START Given records

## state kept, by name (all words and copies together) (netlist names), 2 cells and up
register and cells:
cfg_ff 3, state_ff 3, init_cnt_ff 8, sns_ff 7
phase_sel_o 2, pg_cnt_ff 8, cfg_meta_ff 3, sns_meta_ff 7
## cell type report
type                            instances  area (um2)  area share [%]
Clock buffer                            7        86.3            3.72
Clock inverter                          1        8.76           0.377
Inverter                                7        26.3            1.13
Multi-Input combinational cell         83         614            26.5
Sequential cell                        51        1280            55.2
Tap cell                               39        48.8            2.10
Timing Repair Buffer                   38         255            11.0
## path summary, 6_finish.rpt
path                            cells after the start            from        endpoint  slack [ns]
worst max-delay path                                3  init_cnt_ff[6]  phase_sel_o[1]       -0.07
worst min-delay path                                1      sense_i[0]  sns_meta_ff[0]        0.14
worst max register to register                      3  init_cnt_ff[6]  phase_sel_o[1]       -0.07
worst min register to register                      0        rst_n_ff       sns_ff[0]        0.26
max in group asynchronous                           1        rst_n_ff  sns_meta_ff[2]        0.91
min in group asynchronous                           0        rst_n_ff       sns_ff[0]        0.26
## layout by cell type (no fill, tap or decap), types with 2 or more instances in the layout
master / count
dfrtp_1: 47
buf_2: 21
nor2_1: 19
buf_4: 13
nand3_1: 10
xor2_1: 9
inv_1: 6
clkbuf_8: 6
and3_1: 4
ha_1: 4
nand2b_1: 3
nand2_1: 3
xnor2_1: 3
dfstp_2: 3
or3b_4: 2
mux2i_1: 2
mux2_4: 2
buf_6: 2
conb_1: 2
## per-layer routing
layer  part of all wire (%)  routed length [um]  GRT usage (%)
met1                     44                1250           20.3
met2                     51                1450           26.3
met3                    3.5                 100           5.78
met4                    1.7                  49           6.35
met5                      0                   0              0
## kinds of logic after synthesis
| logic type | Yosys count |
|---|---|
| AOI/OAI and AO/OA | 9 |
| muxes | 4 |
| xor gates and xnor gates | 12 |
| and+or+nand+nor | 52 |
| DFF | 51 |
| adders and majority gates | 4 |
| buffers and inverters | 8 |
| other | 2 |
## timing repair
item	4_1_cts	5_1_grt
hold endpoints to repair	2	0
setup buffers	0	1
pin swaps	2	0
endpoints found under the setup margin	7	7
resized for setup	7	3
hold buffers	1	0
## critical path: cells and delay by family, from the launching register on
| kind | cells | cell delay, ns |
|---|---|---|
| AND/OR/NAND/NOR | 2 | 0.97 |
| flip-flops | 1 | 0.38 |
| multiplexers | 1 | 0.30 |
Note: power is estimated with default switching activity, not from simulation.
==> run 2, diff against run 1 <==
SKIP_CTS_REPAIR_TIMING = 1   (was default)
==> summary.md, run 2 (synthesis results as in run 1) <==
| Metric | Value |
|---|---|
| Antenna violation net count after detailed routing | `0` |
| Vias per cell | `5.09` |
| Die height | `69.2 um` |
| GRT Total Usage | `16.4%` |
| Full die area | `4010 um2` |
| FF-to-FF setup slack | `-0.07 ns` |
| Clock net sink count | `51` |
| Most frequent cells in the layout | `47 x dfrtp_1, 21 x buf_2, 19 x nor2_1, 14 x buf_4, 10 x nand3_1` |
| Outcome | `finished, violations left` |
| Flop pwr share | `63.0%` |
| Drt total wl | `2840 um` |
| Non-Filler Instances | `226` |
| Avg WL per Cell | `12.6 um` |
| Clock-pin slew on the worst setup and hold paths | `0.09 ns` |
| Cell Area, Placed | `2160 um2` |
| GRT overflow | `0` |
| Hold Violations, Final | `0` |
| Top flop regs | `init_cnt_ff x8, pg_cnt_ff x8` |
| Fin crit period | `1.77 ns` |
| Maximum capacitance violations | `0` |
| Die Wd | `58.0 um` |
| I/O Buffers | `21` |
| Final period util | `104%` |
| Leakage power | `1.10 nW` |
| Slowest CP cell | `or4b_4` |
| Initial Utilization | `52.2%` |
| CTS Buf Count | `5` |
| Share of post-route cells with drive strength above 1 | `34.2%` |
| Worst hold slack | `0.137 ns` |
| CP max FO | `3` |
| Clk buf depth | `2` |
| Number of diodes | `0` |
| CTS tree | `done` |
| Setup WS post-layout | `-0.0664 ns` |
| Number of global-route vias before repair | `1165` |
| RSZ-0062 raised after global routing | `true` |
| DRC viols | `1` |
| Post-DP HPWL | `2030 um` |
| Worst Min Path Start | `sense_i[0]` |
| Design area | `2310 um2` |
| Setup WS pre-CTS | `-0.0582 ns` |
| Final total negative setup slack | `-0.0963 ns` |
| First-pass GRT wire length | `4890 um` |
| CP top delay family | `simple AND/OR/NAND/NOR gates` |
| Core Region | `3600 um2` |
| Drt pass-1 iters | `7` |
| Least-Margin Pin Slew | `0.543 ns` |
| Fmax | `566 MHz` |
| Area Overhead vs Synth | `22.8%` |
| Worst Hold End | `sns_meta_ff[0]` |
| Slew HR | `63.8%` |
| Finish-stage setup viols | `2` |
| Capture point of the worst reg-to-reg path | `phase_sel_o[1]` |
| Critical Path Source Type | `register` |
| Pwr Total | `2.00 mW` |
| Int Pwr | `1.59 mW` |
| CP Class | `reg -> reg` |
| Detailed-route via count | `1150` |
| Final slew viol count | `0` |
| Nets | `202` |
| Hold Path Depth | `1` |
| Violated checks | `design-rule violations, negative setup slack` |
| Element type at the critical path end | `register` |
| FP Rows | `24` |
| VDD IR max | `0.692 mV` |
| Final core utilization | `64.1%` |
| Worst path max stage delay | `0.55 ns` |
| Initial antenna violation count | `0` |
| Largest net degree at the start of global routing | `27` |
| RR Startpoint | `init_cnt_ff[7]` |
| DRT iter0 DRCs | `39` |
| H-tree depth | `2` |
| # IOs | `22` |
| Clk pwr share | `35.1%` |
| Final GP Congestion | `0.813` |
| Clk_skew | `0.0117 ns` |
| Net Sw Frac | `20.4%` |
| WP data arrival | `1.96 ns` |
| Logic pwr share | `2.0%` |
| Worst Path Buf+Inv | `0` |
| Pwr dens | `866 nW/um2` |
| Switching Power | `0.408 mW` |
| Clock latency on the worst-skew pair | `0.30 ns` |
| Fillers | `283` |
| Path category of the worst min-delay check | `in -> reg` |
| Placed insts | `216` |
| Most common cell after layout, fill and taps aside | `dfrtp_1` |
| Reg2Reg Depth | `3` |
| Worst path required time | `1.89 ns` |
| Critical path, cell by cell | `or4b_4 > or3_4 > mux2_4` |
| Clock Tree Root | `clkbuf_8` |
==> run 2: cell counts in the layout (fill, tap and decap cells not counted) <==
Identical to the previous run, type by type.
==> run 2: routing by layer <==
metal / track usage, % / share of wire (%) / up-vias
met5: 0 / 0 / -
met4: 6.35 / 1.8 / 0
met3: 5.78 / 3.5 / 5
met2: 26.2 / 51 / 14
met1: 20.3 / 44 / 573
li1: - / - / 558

END Given records

Directions for this task: Repeat each record in full; every line must match exactly.

Exercise response:
## state kept, by name (all words and copies together) (netlist names), 2 cells and up
register and cells:
cfg_ff 3, state_ff 3, init_cnt_ff 8, sns_ff 7
phase_sel_o 2, pg_cnt_ff 8, cfg_meta_ff 3, sns_meta_ff 7
## cell type report
type                            instances  area (um2)  area share [%]
Clock buffer                            7        86.3            3.72
Clock inverter                          1        8.76           0.377
Inverter                                7        26.3            1.13
Multi-Input combinational cell         83         614            26.5
Sequential cell                        51        1280            55.2
Tap cell                               39        48.8            2.10
Timing Repair Buffer                   38         255            11.0
## path summary, 6_finish.rpt
path                            cells after the start            from        endpoint  slack [ns]
worst max-delay path                                3  init_cnt_ff[6]  phase_sel_o[1]       -0.07
worst min-delay path                                1      sense_i[0]  sns_meta_ff[0]        0.14
worst max register to register                      3  init_cnt_ff[6]  phase_sel_o[1]       -0.07
worst min register to register                      0        rst_n_ff       sns_ff[0]        0.26
max in group asynchronous                           1        rst_n_ff  sns_meta_ff[2]        0.91
min in group asynchronous                           0        rst_n_ff       sns_ff[0]        0.26
## layout by cell type (no fill, tap or decap), types with 2 or more instances in the layout
master / count
dfrtp_1: 47
buf_2: 21
nor2_1: 19
buf_4: 13
nand3_1: 10
xor2_1: 9
inv_1: 6
clkbuf_8: 6
and3_1: 4
ha_1: 4
nand2b_1: 3
nand2_1: 3
xnor2_1: 3
dfstp_2: 3
or3b_4: 2
mux2i_1: 2
mux2_4: 2
buf_6: 2
conb_1: 2
## per-layer routing
layer  part of all wire (%)  routed length [um]  GRT usage (%)
met1                     44                1250           20.3
met2                     51                1450           26.3
met3                    3.5                 100           5.78
met4                    1.7                  49           6.35
met5                      0                   0              0
## kinds of logic after synthesis
| logic type | Yosys count |
|---|---|
| AOI/OAI and AO/OA | 9 |
| muxes | 4 |
| xor gates and xnor gates | 12 |
| and+or+nand+nor | 52 |
| DFF | 51 |
| adders and majority gates | 4 |
| buffers and inverters | 8 |
| other | 2 |
## timing repair
item	4_1_cts	5_1_grt
hold endpoints to repair	2	0
setup buffers	0	1
pin swaps	2	0
endpoints found under the setup margin	7	7
resized for setup	7	3
hold buffers	1	0
## critical path: cells and delay by family, from the launching register on
| kind | cells | cell delay, ns |
|---|---|---|
| AND/OR/NAND/NOR | 2 | 0.97 |
| flip-flops | 1 | 0.38 |
| multiplexers | 1 | 0.30 |
Note: power is estimated with default switching activity, not from simulation.
==> run 2, diff against run 1 <==
SKIP_CTS_REPAIR_TIMING = 1   (was default)
==> summary.md, run 2 (synthesis results as in run 1) <==
| Metric | Value |
|---|---|
| Antenna violation net count after detailed routing | `0` |
| Vias per cell | `5.09` |
| Die height | `69.2 um` |
| GRT Total Usage | `16.4%` |
| Full die area | `4010 um2` |
| FF-to-FF setup slack | `-0.07 ns` |
| Clock net sink count | `51` |
| Most frequent cells in the layout | `47 x dfrtp_1, 21 x buf_2, 19 x nor2_1, 14 x buf_4, 10 x nand3_1` |
| Outcome | `finished, violations left` |
| Flop pwr share | `63.0%` |
| Drt total wl | `2840 um` |
| Non-Filler Instances | `226` |
| Avg WL per Cell | `12.6 um` |
| Clock-pin slew on the worst setup and hold paths | `0.09 ns` |
| Cell Area, Placed | `2160 um2` |
| GRT overflow | `0` |
| Hold Violations, Final | `0` |
| Top flop regs | `init_cnt_ff x8, pg_cnt_ff x8` |
| Fin crit period | `1.77 ns` |
| Maximum capacitance violations | `0` |
| Die Wd | `58.0 um` |
| I/O Buffers | `21` |
| Final period util | `104%` |
| Leakage power | `1.10 nW` |
| Slowest CP cell | `or4b_4` |
| Initial Utilization | `52.2%` |
| CTS Buf Count | `5` |
| Share of post-route cells with drive strength above 1 | `34.2%` |
| Worst hold slack | `0.137 ns` |
| CP max FO | `3` |
| Clk buf depth | `2` |
| Number of diodes | `0` |
| CTS tree | `done` |
| Setup WS post-layout | `-0.0664 ns` |
| Number of global-route vias before repair | `1165` |
| RSZ-0062 raised after global routing | `true` |
| DRC viols | `1` |
| Post-DP HPWL | `2030 um` |
| Worst Min Path Start | `sense_i[0]` |
| Design area | `2310 um2` |
| Setup WS pre-CTS | `-0.0582 ns` |
| Final total negative setup slack | `-0.0963 ns` |
| First-pass GRT wire length | `4890 um` |
| CP top delay family | `simple AND/OR/NAND/NOR gates` |
| Core Region | `3600 um2` |
| Drt pass-1 iters | `7` |
| Least-Margin Pin Slew | `0.543 ns` |
| Fmax | `566 MHz` |
| Area Overhead vs Synth | `22.8%` |
| Worst Hold End | `sns_meta_ff[0]` |
| Slew HR | `63.8%` |
| Finish-stage setup viols | `2` |
| Capture point of the worst reg-to-reg path | `phase_sel_o[1]` |
| Critical Path Source Type | `register` |
| Pwr Total | `2.00 mW` |
| Int Pwr | `1.59 mW` |
| CP Class | `reg -> reg` |
| Detailed-route via count | `1150` |
| Final slew viol count | `0` |
| Nets | `202` |
| Hold Path Depth | `1` |
| Violated checks | `design-rule violations, negative setup slack` |
| Element type at the critical path end | `register` |
| FP Rows | `24` |
| VDD IR max | `0.692 mV` |
| Final core utilization | `64.1%` |
| Worst path max stage delay | `0.55 ns` |
| Initial antenna violation count | `0` |
| Largest net degree at the start of global routing | `27` |
| RR Startpoint | `init_cnt_ff[7]` |
| DRT iter0 DRCs | `39` |
| H-tree depth | `2` |
| # IOs | `22` |
| Clk pwr share | `35.1%` |
| Final GP Congestion | `0.813` |
| Clk_skew | `0.0117 ns` |
| Net Sw Frac | `20.4%` |
| WP data arrival | `1.96 ns` |
| Logic pwr share | `2.0%` |
| Worst Path Buf+Inv | `0` |
| Pwr dens | `866 nW/um2` |
| Switching Power | `0.408 mW` |
| Clock latency on the worst-skew pair | `0.30 ns` |
| Fillers | `283` |
| Path category of the worst min-delay check | `in -> reg` |
| Placed insts | `216` |
| Most common cell after layout, fill and taps aside | `dfrtp_1` |
| Reg2Reg Depth | `3` |
| Worst path required time | `1.89 ns` |
| Critical path, cell by cell | `or4b_4 > or3_4 > mux2_4` |
| Clock Tree Root | `clkbuf_8` |
==> run 2: cell counts in the layout (fill, tap and decap cells not counted) <==
Identical to the previous run, type by type.
==> run 2: routing by layer <==
metal / track usage, % / share of wire (%) / up-vias
met5: 0 / 0 / -
met4: 6.35 / 1.8 / 0
met3: 5.78 / 3.5 / 5
met2: 26.2 / 51 / 14
met1: 20.3 / 44 / 573
li1: - / - / 558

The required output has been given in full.